[Data extracted from a collection]

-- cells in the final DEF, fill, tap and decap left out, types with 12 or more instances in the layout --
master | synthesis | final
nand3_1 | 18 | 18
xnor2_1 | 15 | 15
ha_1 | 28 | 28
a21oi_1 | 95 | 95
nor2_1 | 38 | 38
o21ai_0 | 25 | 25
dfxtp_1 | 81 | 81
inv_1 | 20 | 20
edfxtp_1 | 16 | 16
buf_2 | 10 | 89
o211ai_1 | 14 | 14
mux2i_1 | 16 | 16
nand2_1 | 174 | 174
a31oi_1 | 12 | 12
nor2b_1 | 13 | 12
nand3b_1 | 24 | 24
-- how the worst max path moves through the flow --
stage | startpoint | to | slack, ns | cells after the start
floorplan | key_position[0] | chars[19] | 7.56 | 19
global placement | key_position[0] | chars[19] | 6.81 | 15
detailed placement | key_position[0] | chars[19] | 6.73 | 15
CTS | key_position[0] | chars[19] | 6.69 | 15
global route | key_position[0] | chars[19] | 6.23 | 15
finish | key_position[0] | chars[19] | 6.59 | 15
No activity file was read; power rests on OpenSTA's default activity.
--- config.mk ---
export PLATFORM = sky130hd
export DESIGN_NAME = pgb_queue
export DESIGN_NICKNAME = d
export VERILOG_FILES = /design/src/pgb_pkg.sv /design/src/pgb_queue.sv
export SDC_FILE = /design/constraint.sdc
export NUM_CORES = 1
export LEC_CHECK = 0
export BUFFER_PORTS_ARGS = -buffer_cell sky130_fd_sc_hd__buf_2
export CAP_MARGIN = 20
export CORE_MARGIN = 4
export CORE_UTILIZATION = 52
export DETAILED_ROUTE_END_ITERATION = 16
export GPL_TIMING_DRIVEN = 1
export PLACE_DENSITY = 0.83
export SLEW_MARGIN = 20
export SYNTH_ARGS = -nofsm -noshare
export SYNTH_HDL_FRONTEND = slang
export SYNTH_SLANG_ARGS = --single-unit
--- constraint.sdc ---
create_clock -name clk_i -period 5.9 [get_ports clk_i]
set_clock_uncertainty 0.2 [all_clocks]
set_input_delay 1.475 -clock clk_i [delete_from_list [all_inputs] [get_ports clk_i]]
set_output_delay 1.475 -clock clk_i [all_outputs]
set_load 0.005 [all_outputs]
--- src/pgb_pkg.sv ---
// ----------------------------------------------------------------------------
// Point grid binning package
// Shared types and constants of the point grid binning core.
// ----------------------------------------------------------------------------
package pgb_pkg;

  localparam int unsigned IdW    = 20;
  localparam int unsigned LatW   = 31;
  localparam int unsigned LonW   = 32;
  localparam int unsigned EdgeW  = 32;
  localparam int unsigned DimW   = 7;
  localparam int unsigned RowOutW = 6;
  localparam int unsigned IdxOutW = 12;
  localparam int unsigned CntOutW = 16;
  localparam int unsigned DiffW  = 33;
  localparam int unsigned CfgAddrW = 3;
  localparam int unsigned CfgDataW = 32;

  localparam logic [CfgAddrW-1:0] CfgOriginLat = 3'd0;
  localparam logic [CfgAddrW-1:0] CfgOriginLon = 3'd1;
  localparam logic [CfgAddrW-1:0] CfgCellEdge  = 3'd2;
  localparam logic [CfgAddrW-1:0] CfgGridRows  = 3'd3;
  localparam logic [CfgAddrW-1:0] CfgGridCols  = 3'd4;

  // Phases of the work on one item in the back part.
  typedef enum logic [2:0] {
    PhIdle, PhDiv, PhIndex, PhRead, PhUpd, PhOut, PhClear
  } ph_e;

  // Item handed from the front part to the back part.
  typedef struct packed {
    logic [IdW-1:0]   id;
    logic [DiffW-1:0] dlat;
    logic [DiffW-1:0] dlon;
    logic             below;
  } pgb_item_t;

endpackage

--- src/pgb_queue.sv ---
// ----------------------------------------------------------------------------
// Point grid binning queue
// Two-entry queue that decouples the front part from the back part.
// ----------------------------------------------------------------------------
module pgb_queue (
  input  logic               clk_i,
  input  logic               rst_ni,
  input  logic               wr_valid_i,
  output logic               wr_stall_o,
  input  pgb_pkg::pgb_item_t wr_item_i,
  output logic               rd_valid_o,
  input  logic               rd_stall_i,
  output pgb_pkg::pgb_item_t rd_item_o
);
  import pgb_pkg::*;

  pgb_item_t  mem_q [2];
  logic       wp_q, wp_d, rp_q, rp_d;
  logic [1:0] cnt_q, cnt_d;
  logic       wr, rd;

  assign wr_stall_o = cnt_q == 2'd2;
  assign rd_valid_o = cnt_q != 2'd0;
  assign rd_item_o  = mem_q[rp_q];
  assign wr = wr_valid_i && !wr_stall_o;
  assign rd = rd_valid_o && !rd_stall_i;

  always_comb begin
    wp_d  = wr ? !wp_q : wp_q;
    rp_d  = rd ? !rp_q : rp_q;
    cnt_d = cnt_q + 2'(wr) - 2'(rd);
  end

  always_ff @(posedge clk_i or negedge rst_ni) begin
    if (!rst_ni) begin
      wp_q  <= 1'b0;
      rp_q  <= 1'b0;
      cnt_q <= 2'd0;
    end else begin
      wp_q  <= wp_d;
      rp_q  <= rp_d;
      cnt_q <= cnt_d;
    end
  end

  always_ff @(posedge clk_i) begin
    if (wr) begin
      mem_q[wp_q] <= wr_item_i;
    end
  end

endmodule

==> qor.yml, run 1 <==
synth:
  netlist_area_sq_um: 6560
  synth-seq-cells: 178
  syn_avg_cell_area_sq_um: 22.7
  synth_fp_nets: 382
  yosysTopAreaCell: "edfxtp_1"
  synth_top_area_share_pct: 79.7
  synth.distinct_cells: 16
  synth.area.top_cells: "edfxtp_1, mux2_2, mux2_4"
  syn_inst: 289
  yosysWarnings: 0
  seq_area_frac_synth_pct: 81.2
cts:
  ctsHtreeMaxLevel: 4
  postCtsResizedCells: 0
  insertion_delay_ns: 0.41
  cts.path.max_buffers: 2
  cts_hold_buf: 0
  cts.sinks: 178
  cts_buffers: 17
  clk_root_buffer_cell: "clkbuf_16"
  post_cts.repair.setup_buffers: 0
  cts_tree: "yes"
  clk_pin_slew_ns: 0.06
worst_setup_path:
  cp-start-kind: "flip-flop"
  worst_ep_required_time_ns: 4.22
  crit_type: "flip-flop to primary output"
  end_kind: "primary output"
  cp_max_fo: 65
  cp.arrival_ns: 2.43
power:
  sw_frac_of_total_pct: 26.1
  p_total_mw: 4.00
  powerDensity_nw_per_um2: 486
  power.switching_mw: 1.04
  vdd_drop_max_uv: 281
  p_comb_share_pct: 25.5
  internal_power_mw: 2.96
  cellLeakagePower_nw: 3.15
  p_clk_share_pct: 27.2
  seqPwrFrac_pct: 47.2
global_route:
  grt_pass1_vias: 3591
  grt_pass1_wl_um: 18100
  grt_max_degree: 66
  gr-total-overflow: 0
  track_usage_pct: 16.7
  grt_antenna_before_repair: 0
detailed_routing:
  drt_first_iter_violations: 189
  avgRoutedWirePerCell_um: 17.4
  dr.pass1.iters: 4
  via_per_inst: 4.92
  final_antenna_net_count: 0
  drcViolationCount: 0
  vias: 3259
  wl_um: 11600
placed_design:
  hpwl_um: 7820
  gp_congestion: 0.749
  port_buffers: 179
floorplanning:
  die_x_um: 120
  start_util_pct: 53.9
  dieHeight_um: 120
  row_count: 40
  core-area_sq_um: 12200
  dieArea_sq_um: 14500
  pin_count: 180
timing:
  rsz0062_at_grt: "false"
  finalCriticalPeriod_ns: 4.11
  setup_violations: 0
  tightest_slew_ns: 0.943
  fmax_mhz: 244
  finalSetupTns_ns: 0
  hold_ws_ns: 0.345
  hold_violations: 0
  period_share_pct: 69.6
  slew_violations: 0
  relSlewSlack_pct: 37.1
job:
  cap_violations: 0
finish:
  nets: 574
  drive_above_1_share_pct: 60.7
  fillerInstances: 802
  syn_to_final_growth_pct: 25.6
worst_hold_path:
  hold_path_class: "flip-flop to flip-flop"
status:
  status: "complete, no violations"
==> synth_stat cells <==
library cell	n
buf_6	4
ha_1	2
buf_2	6
nor2b_1	1
nand2b_1	1
or2_2	1
mux2_2	67
mux2_4	20
xnor2_1	3
dfrtp_1	4
nor2_1	1
and3_1	1
inv_1	2
edfxtp_1	174
xor2_1	1
nand2_1	1
==> cell type report <==
type                    count  area (sq um)  share of cell area, %
clock buffers              20           437                   5.30
flip-flops and latches    178          5330                   64.7
multi-input cells          99          1160                   14.1
clock inverters            12           140                   1.70
well taps                 168           210                   2.55
repair buffers            183           946                   11.5
inverters                   2          7.51                 0.0912
diodes                      1          2.50                 0.0304
==> power by group through the flow <==
| stage | registers [mW] | logic [mW] | clock network, mW |
|---|---|---|---|
| CTS | 1.90 | 1.05 | 1.11 |
| detailed placement | 1.93 | 1.04 | 0 |
| global route | 1.93 | 1.12 | 1.17 |
| floorplan | 1.82 | 0.712 | 0 |
| global placement | 1.91 | 1.00 | 0 |
| finish | 1.89 | 1.02 | 1.09 |
==> path summary, 6_finish.rpt <==
| path | startpoint | to | slack (ns) | depth (start not counted) |
|---|---|---|---|---|
| setup / recovery | rp_q | rd_item_o[48] | 1.79 | 3 |
| hold / removal | cnt_q[0] | cnt_q[0] | 0.34 | 1 |
| setup reg to reg | cnt_q[1] | cnt_q[1] | 3.85 | 7 |
| hold reg to reg | cnt_q[0] | cnt_q[0] | 0.34 | 1 |
| max in group asynchronous | rst_ni | rp_q | 4.71 | 1 |
| min in group asynchronous | rst_ni | rp_q | 0.65 | 1 |
===== src/pgb_front.sv =====
// ----------------------------------------------------------------------------
// Point grid binning front part
// Accepts points, forms the axis differences and flags points below the origin
// on either axis, then writes them into the queue.
// ----------------------------------------------------------------------------
module pgb_front (
  input  logic                      clk_i,
  input  logic                      rst_ni,
  input  logic                      in_valid,
  output logic                      in_stall,
  input  logic [pgb_pkg::IdW-1:0]   point_id_i,
  input  logic [pgb_pkg::LatW-1:0]  latitude_i,
  input  logic [pgb_pkg::LonW-1:0]  longitude_i,
  input  logic [pgb_pkg::LatW-1:0]  origin_lat_i,
  input  logic [pgb_pkg::LonW-1:0]  origin_lon_i,
  output logic                      q_valid_o,
  input  logic                      q_stall_i,
  output pgb_pkg::pgb_item_t        q_item_o
);
  import pgb_pkg::*;

  logic      full_q, full_d;
  pgb_item_t item_q, item_d;
  logic signed [DiffW-1:0] dlat, dlon;

  assign dlat = DiffW'($signed(latitude_i)) - DiffW'($signed(origin_lat_i));
  assign dlon = DiffW'($signed(longitude_i)) - DiffW'($signed(origin_lon_i));

  assign in_stall  = full_q && q_stall_i;
  assign q_valid_o = full_q;
  assign q_item_o  = item_q;

  always_comb begin
    full_d = full_q;
    item_d = item_q;
    if (full_q && !q_stall_i) begin
      full_d = 1'b0;
    end
    if (in_valid && !in_stall) begin
      full_d       = 1'b1;
      item_d.id    = point_id_i;
      item_d.dlat  = dlat;
      item_d.dlon  = dlon;
      item_d.below = dlat[DiffW-1] || dlon[DiffW-1];
    end
  end

  always_ff @(posedge clk_i or negedge rst_ni) begin
    if (!rst_ni) begin
      full_q <= 1'b0;
    end else begin
      full_q <= full_d;
    end
  end

  always_ff @(posedge clk_i) begin
    item_q <= item_d;
  end

endmodule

Problem details: Begin with the first line of the data above and, please, print each line exactly until you have printed the line containing "grid binning core."; print nothing else.

Exercise solution:
-- cells in the final DEF, fill, tap and decap left out, types with 12 or more instances in the layout --
master | synthesis | final
nand3_1 | 18 | 18
xnor2_1 | 15 | 15
ha_1 | 28 | 28
a21oi_1 | 95 | 95
nor2_1 | 38 | 38
o21ai_0 | 25 | 25
dfxtp_1 | 81 | 81
inv_1 | 20 | 20
edfxtp_1 | 16 | 16
buf_2 | 10 | 89
o211ai_1 | 14 | 14
mux2i_1 | 16 | 16
nand2_1 | 174 | 174
a31oi_1 | 12 | 12
nor2b_1 | 13 | 12
nand3b_1 | 24 | 24
-- how the worst max path moves through the flow --
stage | startpoint | to | slack, ns | cells after the start
floorplan | key_position[0] | chars[19] | 7.56 | 19
global placement | key_position[0] | chars[19] | 6.81 | 15
detailed placement | key_position[0] | chars[19] | 6.73 | 15
CTS | key_position[0] | chars[19] | 6.69 | 15
global route | key_position[0] | chars[19] | 6.23 | 15
finish | key_position[0] | chars[19] | 6.59 | 15
No activity file was read; power rests on OpenSTA's default activity.
--- config.mk ---
export PLATFORM = sky130hd
export DESIGN_NAME = pgb_queue
export DESIGN_NICKNAME = d
export VERILOG_FILES = /design/src/pgb_pkg.sv /design/src/pgb_queue.sv
export SDC_FILE = /design/constraint.sdc
export NUM_CORES = 1
export LEC_CHECK = 0
export BUFFER_PORTS_ARGS = -buffer_cell sky130_fd_sc_hd__buf_2
export CAP_MARGIN = 20
export CORE_MARGIN = 4
export CORE_UTILIZATION = 52
export DETAILED_ROUTE_END_ITERATION = 16
export GPL_TIMING_DRIVEN = 1
export PLACE_DENSITY = 0.83
export SLEW_MARGIN = 20
export SYNTH_ARGS = -nofsm -noshare
export SYNTH_HDL_FRONTEND = slang
export SYNTH_SLANG_ARGS = --single-unit
--- constraint.sdc ---
create_clock -name clk_i -period 5.9 [get_ports clk_i]
set_clock_uncertainty 0.2 [all_clocks]
set_input_delay 1.475 -clock clk_i [delete_from_list [all_inputs] [get_ports clk_i]]
set_output_delay 1.475 -clock clk_i [all_outputs]
set_load 0.005 [all_outputs]
--- src/pgb_pkg.sv ---
// ----------------------------------------------------------------------------
// Point grid binning package
// Shared types and constants of the point grid binning core.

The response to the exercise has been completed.